[Haskell-cafe] Re: [Haskell] ANN: Data.Proposition 0.1

Derek Elkins derek.a.elkins at gmail.com
Wed Apr 18 09:16:34 EDT 2007


> On Apr 16, 2007, at 9:07 AM, Neil Mitchell wrote:
> 
>> Hi,
>>
>> I am now releasing Data.Proposition. This library handles
>> propositions, logical formulae consisting of literals without
>> quantification. It automatically simplifies a proposition as it is
>> constructed using simple rules provided by the programmer.
>> Implementations of propositions in terms of an abstract syntax tree
>> and as a Binary Decision Diagram (BDD) are provided.

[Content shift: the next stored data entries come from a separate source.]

==> src/logic/obi_pkg.sv <==
/*
 * OBI data bus widths
 * address, data, byte-enable and byte lane sizes
 */

package obi_pkg;

  // byte-addressed 32-bit bus
  localparam int unsigned ADDR_WIDTH = 32;
  localparam int unsigned DATA_WIDTH = 32;

  // one enable bit per byte lane
  localparam int unsigned BE_WIDTH = 4;

  // lane size, also the console character width
  localparam int unsigned BYTE_WIDTH = 8;

endpackage

==> src/logic/mem_map_pkg.sv <==
/*
 * memory map of the RAM subsystem
 * RAM bank sizes, peripheral addresses, decode and register enums
 * timer interrupt id and console queue depth
 */

package mem_map_pkg;

  // two equal banks split the RAM range
  localparam int unsigned NUM_BYTES  = 16384;
  localparam int unsigned BANK_WORDS = 2048;

  // peripheral registers
  localparam logic [obi_pkg::ADDR_WIDTH-1:0] CONSOLE_ADDR     = 32'h1000_0000;
  localparam logic [obi_pkg::ADDR_WIDTH-1:0] TIMER_MASK_ADDR  = 32'h1500_0000;
  localparam logic [obi_pkg::ADDR_WIDTH-1:0] TIMER_COUNT_ADDR = 32'h1500_0004;

  // machine timer interrupt line
  localparam logic [4:0] TIMER_IRQ_ID = 5'd7;

  localparam int unsigned CONSOLE_DEPTH = 4;

  typedef enum logic [2:0] {
    T_RAM0,
    T_RAM1,
    T_TIMER,
    T_CONSOLE,
    T_ERR
  } target_e;

  typedef enum logic {
    TREG_MASK,
    TREG_COUNT
  } timer_reg_e;

endpackage

==> src/logic/obi_bus_if.sv <==
/*
 * OBI style bus between the decoder and one target
 * manager and subordinate modports
 */

`timescale 1ns/10ps

interface obi_bus_if;

  // request channel
  logic                            req;
  logic                            we;
  logic [obi_pkg::BE_WIDTH-1:0]    be;
  logic [obi_pkg::ADDR_WIDTH-1:0]  addr;
  logic [obi_pkg::DATA_WIDTH-1:0]  wdata;

  // response channel
  logic                            gnt;
  logic                            rvalid;
  logic [obi_pkg::DATA_WIDTH-1:0]  rdata;

  modport manager (
    output req, we, be, addr, wdata,
    input  gnt, rvalid, rdata
  );

  modport subordinate (
    input  req, we, be, addr, wdata,
    output gnt, rvalid, rdata
  );

endinterface

==> src/logic/timer_periph.sv <==
/*
 * countdown timer on the data bus
 * mask and count registers, timer interrupt with acknowledge
 */

`timescale 1ns/10ps

module timer_periph (
  input  logic           clk_i,
  input  logic           rst_ni,
  obi_bus_if.subordinate bus,
  input  logic [4:0]     irq_id_i,
  input  logic           irq_ack_i,
  output logic           irq_timer_o
);

  mem_map_pkg::timer_reg_e        treg;
  logic [obi_pkg::DATA_WIDTH-1:0] mask_q;
  logic [obi_pkg::DATA_WIDTH-1:0] count_q;
  logic [obi_pkg::DATA_WIDTH-1:0] rdata_q;
  logic                           irq_q;
  logic                           rvalid_q;
  logic                           wr_en;
  logic                           irq_ack;

  // decoder only forwards the two timer addresses
  assign treg = (bus.addr == mem_map_pkg::TIMER_COUNT_ADDR) ?
                mem_map_pkg::TREG_COUNT : mem_map_pkg::TREG_MASK;

  assign bus.gnt = bus.req;
  assign wr_en   = bus.req && bus.we;
  assign irq_ack = irq_ack_i && (irq_id_i == mem_map_pkg::TIMER_IRQ_ID);

  always_ff @(posedge clk_i or negedge rst_ni) begin
    if (!rst_ni) begin
      mask_q   <= '0;
      count_q  <= '0;
      irq_q    <= 1'b0;
      rvalid_q <= 1'b0;
    end else begin
      rvalid_q <= bus.req;
      if (wr_en) begin
        case (treg)
          mem_map_pkg::TREG_MASK:  mask_q  <= bus.wdata;
          mem_map_pkg::TREG_COUNT: count_q <= bus.wdata;
          default: ;
        endcase
      end else if (count_q != '0) begin
        count_q <= count_q - 1'b1;
        // fires on the step from 1 to 0
        if (count_q == 1 && mask_q[mem_map_pkg::TIMER_IRQ_ID]) begin
          irq_q <= 1'b1;
        end
      end
      // acknowledge wins over a new expiry in the same cycle
      if (irq_ack) begin
        irq_q <= 1'b0;
      end
    end
  end

  // read data sampled at the grant
  always_ff @(posedge clk_i) begin
    if (bus.req) begin
      if (bus.we) begin
        rdata_q <= '0;
      end else if (treg == mem_map_pkg::TREG_COUNT) begin
        rdata_q <= count_q;
      end else begin
        rdata_q <= mask_q;
      end
    end
  end

  assign bus.rvalid  = rvalid_q;
  assign bus.rdata   = rdata_q;
  assign irq_timer_o = irq_q;

endmodule

==> src/flat_wrapper.sv <==
// flat-port wrapper written by rule: the top's interface ports become plain ports
module timer_periph_flat 
  (clk_i, rst_ni, irq_id_i, irq_ack_i, irq_timer_o, bus_req, bus_we, bus_be, bus_addr, bus_wdata, bus_gnt, bus_rvalid, bus_rdata);
  obi_bus_if bus_i ();
  input  logic clk_i;
  input  logic rst_ni;
  input  logic [4:0] irq_id_i;
  input  logic irq_ack_i;
  output logic irq_timer_o;
  input wire logic [$bits(bus_i.req)-1:0] bus_req;
  input wire logic [$bits(bus_i.we)-1:0] bus_we;
  input wire logic [$bits(bus_i.be)-1:0] bus_be;
  input wire logic [$bits(bus_i.addr)-1:0] bus_addr;
  input wire logic [$bits(bus_i.wdata)-1:0] bus_wdata;
  output wire logic [$bits(bus_i.gnt)-1:0] bus_gnt;
  output wire logic [$bits(bus_i.rvalid)-1:0] bus_rvalid;
  output wire logic [$bits(bus_i.rdata)-1:0] bus_rdata;
  assign bus_i.req = bus_req;
  assign bus_i.we = bus_we;
  assign bus_i.be = bus_be;
  assign bus_i.addr = bus_addr;
  assign bus_i.wdata = bus_wdata;
  assign bus_gnt = bus_i.gnt;
  assign bus_rvalid = bus_i.rvalid;
  assign bus_rdata = bus_i.rdata;
  timer_periph u_core (.clk_i(clk_i), .rst_ni(rst_ni), .bus(bus_i), .irq_id_i(irq_id_i), .irq_ack_i(irq_ack_i), .irq_timer_o(irq_timer_o));
endmodule
==> config.mk <==
export PLATFORM = sky130hd
export DESIGN_NAME = timer_periph_flat
export DESIGN_NICKNAME = d
export VERILOG_FILES = /design/src/logic/obi_pkg.sv /design/src/logic/mem_map_pkg.sv /design/src/logic/obi_bus_if.sv /design/src/logic/timer_periph.sv /design/src/flat_wrapper.sv
export SDC_FILE = /design/constraint.sdc
export NUM_CORES = 1
export LEC_CHECK = 0
export BUFFER_PORTS_ARGS = -buffer_cell sky130_fd_sc_hd__buf_2
export CORE_MARGIN = 5
export CORE_UTILIZATION = 50
export CTS_CLUSTER_SIZE = 14
export DETAILED_ROUTE_END_ITERATION = 8
export HOLD_SLACK_MARGIN = 0.06
export PLACE_DENSITY = 0.75
export SETUP_SLACK_MARGIN = 0.2
export SLEW_MARGIN = 25
export SYNTH_ARGS = -nofsm -noshare
export SYNTH_HDL_FRONTEND = slang
export SYNTH_SLANG_ARGS = --single-unit
==> constraint.sdc <==
create_clock -name clk_i -period 2.85 [get_ports clk_i]
set_input_delay 0.57 -clock clk_i [delete_from_list [all_inputs] [get_ports clk_i]]
set_output_delay 0.57 -clock clk_i [all_outputs]
set_load 0.01 [all_outputs]
Word-level counts from Yosys, hierarchy flattened
Index checks and enable logic that the tools add are counted.

Flip-flop bits (word level): 98. Bits of input ports: 78. Output and inout bits: 35.

Add/subtract/negate cells: 1. Equality and inequality tests: 5. Multiplexer cells: 9. Bitwise logic cells: 1. Reduce and logical (&&, ||, !) cells: 10.

Operator list (number): 32-bit 2-to-1 mux (4); 32-bit by 1-bit == test with 1-bit output, second input constant (1); 32-bit by 29-bit == test with 1-bit output, second input constant (1); 32-bit nonzero test (1); 32-bit by 1-bit subtractor with 32-bit output, second input constant (1); 2-bit nonzero test (3); 5-bit by 3-bit == test with 1-bit output, second input constant (1); 1-bit 2-to-1 mux (5); 2-bit AND reduction (2); 1-bit logical AND (3); 3-bit AND reduction (1); 2-bit by 1-bit inequality test with 1-bit output, second input constant (1); 2-bit inequality test, second input constant (1); 1-bit inverter (1).

Longest topological paths before layout
Word-level depth: 6. Mapped depth: 8.

Worst setup path after synthesis
Ideal clock, no wire load.

Path type: register -> register. From: register u_core.count_q[0] in the netlist's numbering. To: register u_core.count_q[28] in the netlist's numbering. Setup time: 0.123 ns. Arrival time: 1.996 ns. Data required time: 2.727 ns. Slack: 0.731 ns. Cell stages (with the launch flop): 9. Path buffers: 1. Period minus slack after synthesis: 2.119 ns. Cells stage by stage: dfrtp_1 -> inv_1 -> ha_1 -> or4b_4 -> nor3_4 -> and4_1 -> buf_4 -> nor2_2 -> o221a_2.

Cells in the longest elaborated chain, start to end: 3.

RTL lines: from (decl) (RTL line timer_periph.sv:19) `logic [obi_pkg::DATA_WIDTH-1:0] count_q;`; from (signal assigned) (RTL line timer_periph.sv:45) `mem_map_pkg::TREG_COUNT: count_q <= bus.wdata;`; from (signal assigned) (RTL line timer_periph.sv:49) `count_q <= count_q - 1'b1;`; 32-bit by 1-bit subtractor with 32-bit output / 32-bit nonzero test (equally long branches) (RTL line timer_periph.sv:49, timer_periph.sv:48); 32-bit 2-to-1 mux / 2-bit nonzero test (equally long branches); 32-bit 2-to-1 mux / 2-bit AND reduction (equally long branches).

Several ways; a longest one is shown, not always the timed one. The select of a mux whose other input is x is not followed. A chain may end at the register's enable or synchronous reset.

Final worst setup path
From: register u_core.count_q[1] in the netlist's numbering. To: register u_core.count_q[7] in the netlist's numbering.

Same word-level chain as after synthesis.

==> out/qor.txt <==
========================================================================================
Slowest CP cell ........................................................... sky130_fd_sc_hd__or4b_4
Max transition margin .....................................................        36.2%
Signed area change from the synthesized netlist to the final layout .......        19.9%
Endpoint class of the critical path .......................................         flop
Critical Setup Path Class .................................................      reg2reg
Yosys reg bits ............................................................           98
Worst-Margin Slew .........................................................     0.954 ns
Net count of the finished layout ..........................................          687
Max Buffers Root-to-Sink ..................................................            2
Crit path launch type .....................................................         flop
WL per Instance ...........................................................      18.7 um
Power share of the combinational group ....................................        19.8%
Internal Pwr Total ........................................................    0.00259 W
Worst slack at placement ..................................................     0.169 ns
Synthesized area ..........................................................    5070 um^2
Maximum clock frequency ...................................................      404 MHz
Mean post-synth cell area .................................................    10.2 um^2
Clock latency on the worst-skew pair ......................................      0.37 ns
RSZ-0062 raised after global routing ......................................        false
IO Port Bufs ..............................................................          108
Setup skew after layout ...................................................   0.00776 ns
Max VDD drop ..............................................................       265 uV
Antenna violations before repair ..........................................            0
Via count of the first global-routing pass ................................         4523
Buffers plus inverters on the worst setup path ............................            2
Floorplan core area .......................................................    9820 um^2
Net count after synthesis .................................................          579
Dominant register cell in the synthesized netlist ......................... sky130_fd_sc_hd__dfrtp_1
Area of the die ...........................................................   12200 um^2
Post-layout minimum cycle time ............................................      2.48 ns
Via density per instance ..................................................         6.01
Total vias in the final route .............................................         4481
Overall Global Routing Usage ..............................................        22.9%
Run status ................................................................    completed
Clock root buffer ......................................................... sky130_fd_sc_hd__clkbuf_8
Arrival @ worst endpoint ..................................................      2.73 ns
Share of the core filled with cells .......................................        61.9%
Clock-pin slew on the worst setup and hold paths ..........................      0.09 ns
Overall die width .........................................................       111 um
Wire length of the first global-routing pass ..............................      23.0 mm
Required time reported for the critical path endpoint .....................      3.10 ns
Detail Placement HPWL .....................................................      9.81 mm
Post-route setup TNS ......................................................         0 ns
Post-synthesis instance total .............................................          499
Cell variety after synth ..................................................           64
Yosys warns ...............................................................            0
Power density relative to cell area .......................................  608 nW/um^2
Commonest cells after routing, fill and taps aside ........................ sky130_fd_sc_hd__buf_2, sky130_fd_sc_hd__nand2_1, sky130_fd_sc_hd__dfrtp_1
Post-route setup slack ....................................................     0.374 ns
Switching share of power ..................................................        29.9%
Height of the chip ........................................................       111 um
Post-route ant nets .......................................................            0
Leakage power figure ......................................................      2.52 nW
Final cycle utilization of the critical path ..............................        86.9%
# H-tree levels ...........................................................            3
Number of DRC markers in iteration 0 ......................................          301
Row count .................................................................           36
Share of layout cells above drive strength 1 ..............................        32.4%
Sequential cell area fraction in the yosys report .........................        51.6%
I/O pin cnt ...............................................................          113
Effective utilization at floorplan ........................................        51.6%
TritonCTS clock tree ......................................................        built
Number of hold violations in the final report .............................            0
Antenna Cells .............................................................            0
Cell-by-cell listing of the critical path ................................. inv_1 -> ha_2 -> or4b_4 -> nor3_4 -> nand4_4 -> buf_4 -> and3_1 -> a221o_1
Part of the total power dissipated in the clock network ...................        29.3%
Clock sink total ..........................................................           98
Tightest Hold Check Type ..................................................       in2reg
Cts bufs inserted .........................................................            9
Number of buffers inserted to repair setup after CTS ......................            0
Number of search-and-repair iterations in the first detailed-routing pass .            5
Delay-heaviest family, CP ................................................. simple AND/OR/NAND/NOR gates
Maximum number of pins on one net before global-route repair ..............           40
Post-synth ARST share .....................................................        67.3%
Number of flops mapped to enable cells by yosys ...........................           32
Final max-slew violation count ............................................            0
Max FO, Critical Path .....................................................            8
Biggest cell delay along the critical path ................................      0.52 ns
Most frequent standard cell in the layout excluding fill and tap cells .... sky130_fd_sc_hd__buf_2
DRC Markers ...............................................................            0
Overall routed net length .................................................      13.9 mm
Sequential share of power .................................................        50.9%
Final-report setup violation count ........................................            0
Maximum Capacitance Violations ............................................            0
Global-route congestion overflow total ....................................            0
Final Wtd Congestion ......................................................        0.886
Power spent charging and discharging nets .................................    0.00110 W
========================================================================================
==> cells by family after synthesis <==
family,after synthesis,share of synthesized area [%]
AND/OR/NAND/NOR,203,20.7
AO/OA/AOI/OAI,122,15.8
flip-flops,98,51.6
buffers and inverters,37,3.33
multiplexers,37,8.10
adder cells (fa/ha/maj),2,0.494
==> synthesized netlist by cell type (2+ instances only) <==
master	count	area (um^2)
sky130_fd_sc_hd__a211oi_1	3	22.5
sky130_fd_sc_hd__nand2b_1	2	12.5
sky130_fd_sc_hd__a31o_2	2	17.5
sky130_fd_sc_hd__ha_1	2	25.0
sky130_fd_sc_hd__and2_1	2	12.5
sky130_fd_sc_hd__or3_1	5	31.3
sky130_fd_sc_hd__a21oi_1	44	220
sky130_fd_sc_hd__o21ai_0	18	90.1
sky130_fd_sc_hd__o211ai_1	2	15.0
sky130_fd_sc_hd__dfrtp_1	66	1650
sky130_fd_sc_hd__nand3_1	12	60.1
sky130_fd_sc_hd__inv_1	5	18.8
sky130_fd_sc_hd__a221o_1	3	30.0
sky130_fd_sc_hd__nor4b_1	2	17.5
sky130_fd_sc_hd__nand2_1	92	345
sky130_fd_sc_hd__edfxtp_1	32	961
sky130_fd_sc_hd__a32oi_1	3	26.3
sky130_fd_sc_hd__nor3_1	18	90.1
sky130_fd_sc_hd__nor2_1	22	82.6
sky130_fd_sc_hd__nand4_1	5	31.3
sky130_fd_sc_hd__o22ai_1	6	37.5
sky130_fd_sc_hd__clkbuf_1	16	60.1
sky130_fd_sc_hd__o2bb2ai_1	5	43.8
sky130_fd_sc_hd__buf_2	12	60.1
sky130_fd_sc_hd__o221ai_1	2	17.5
sky130_fd_sc_hd__a31oi_1	12	75.1
sky130_fd_sc_hd__o221a_2	3	33.8
sky130_fd_sc_hd__and4_1	5	43.8
sky130_fd_sc_hd__o31ai_1	2	15.0
sky130_fd_sc_hd__buf_4	2	15.0
sky130_fd_sc_hd__and3_1	7	43.8
sky130_fd_sc_hd__nor4_1	15	93.8
sky130_fd_sc_hd__mux2_2	32	360
sky130_fd_sc_hd__mux2i_1	5	50.1
sky130_fd_sc_hd__o311ai_0	4	35.0
sky130_fd_sc_hd__nor4bb_1	2	20.0
sky130_fd_sc_hd__o32a_1	2	20.0
==> registers in the layout (all words and copies together), names as in the netlist <==
signal and count:
u_core.count_q 32, u_core.bus.rvalid 1, u_core.bus.rdata 32, u_core.mask_q 32
u_core.irq_timer_o 1
==> worst min-delay path, cell delays in order <==
cell	delay (ns)
sky130_fd_sc_hd__buf_2	0.10
sky130_fd_sc_hd__a32oi_1	0.05
sky130_fd_sc_hd__nand2_1	0.05
==> worst paths after layout <==
path                              startpoint  cells after the start                 end  slack, ns
setup / recovery           u_core.count_q[1]                      8   u_core.count_q[7]       0.37
hold / removal                 bus_wdata[24]                      3  u_core.count_q[24]       0.44
setup reg to reg           u_core.count_q[1]                      8   u_core.count_q[7]       0.37
hold reg to reg            u_core.mask_q[27]                      1   u_core.mask_q[27]       0.51
max in group asynchronous             rst_ni                      3    u_core.mask_q[4]       1.72
min in group asynchronous             rst_ni                      2   u_core.mask_q[27]       0.56
==> cell type report <==
class                      instances  area (um^2)
clock buffer                       9          124
clock inverter                     7          116
fill                             887         3740
inverter                           5         18.8
multi-input combinational        364         2310
sequential                        98         2610
tap                              133          166
timing repair buffer             129          726
==> stage by stage <==
stage	power, W	std cells	hold slack, ns	instance area (um^2)
2_1_floorplan	0.00234	499	0.274	5070
3_3_place_gp	0.00259	728	0.407	5810
3_5_place_dp	0.00263	728	0.413	5810
4_1_cts	0.00370	745	0.423	6060
5_1_grt	0.00388	745	0.418	6070
6_report	0.00370	745	0.441	6070
==> per-layer routing <==
layer	vias to the layer above	global-route usage, %	share of wire, %
li1	2091	-	-
met1	2193	30.7	43
met2	183	37.9	49
met3	14	4.91	7.0
met4	0	6.24	1.3
met5	-	0	0
==> repair_timing <==
action | CTS | global route
gates resized for setup | 0 | 4
endpoints found under the setup margin | 0 | 6
hold buffers | 1 | 0
hold endpoints to repair | 4 | 0
==> power groups by stage <==
stage | Sequential, W | Combinational, W | Clock, W
2_1_floorplan | 0.00185 | 0.000495 | 0
3_3_place_gp | 0.00189 | 0.000698 | 0
3_5_place_dp | 0.00190 | 0.000722 | 0
4_1_cts | 0.00188 | 0.000729 | 0.00109
5_1_grt | 0.00191 | 0.000806 | 0.00116
6_report | 0.00188 | 0.000730 | 0.00108
(Power assumes the default switching activity.)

A standard
>> interface is provided for all propositions.
>>
>> Website: http://www-users.cs.york.ac.uk/~ndm/proposition/
>> Darcs: darcs get --partial http://www.cs.york.ac.uk/fp/darcs/proposition/
>> Haddock: 
>> http://www.cs.york.ac.uk/fp/haddock/proposition/Data-Proposition.html
>>
>> The Haddock documentation also has a short example in it.
>>
>> This library is used substantially in the tool I have developed for my
>> PhD, and has been extensively tested.
>>
>> Thanks

Jan-Willem Maessen wrote:
 > Hmm, your BDD implementation claims (in the comment at the top) that
 > "Equality is fast and accurate."  But you don't do sharing
 > optimizations, and use derived Eq (rather than object identity), so it's
 > exponential in the number of nodes.  Consider:
 >
 >         A
 >        / \
 >       B   |
 >        \ /
 >         C
 >        / \
 >       D   |
 >        \ /
 >         E
 >
 > Here there are five nodes, but we will do two calls to see if C==C, four
 > calls to see if E==E.  If I continue the diagram downwards I add two
 > nodes and double the number of equality calls on the leaf.
 >
 > The sharing optimizations are rather important to making an efficient
 > BDD implementation.  I haven't yet seen a Haskell-only BDD
 > implementation that didn't have one or more of the following flaws:
 >   1) IO in all the result types, even though the underlying abstraction
 > is pure.
 >   2) Inability to garbage collect unused nodes.
 >   3) Loss of sharing leading to loss of fast equality.
 >
 > Does anyone have a Haskell-only BDD library which avoids all these
 > problems?  I wrote one with flaw #2, but was unable to make weak
 > pointers and finalization behave in anything like a sensible fashion and
 > gave up as it was a weekend project.  The concurrency + unsafePerformIO
 > mix was trickier than I initially expected, too.
 >
 > That said, this BDD implementation is pretty similar to the performance
 > & behavior you'd get from Data.IntSet (where the bits of your int
 > correspond to the True/False values of your variables).
 >
 > -Jan-Willem Maessen


Use observable sharing or one of the unsafe pointer equality primitives  (?)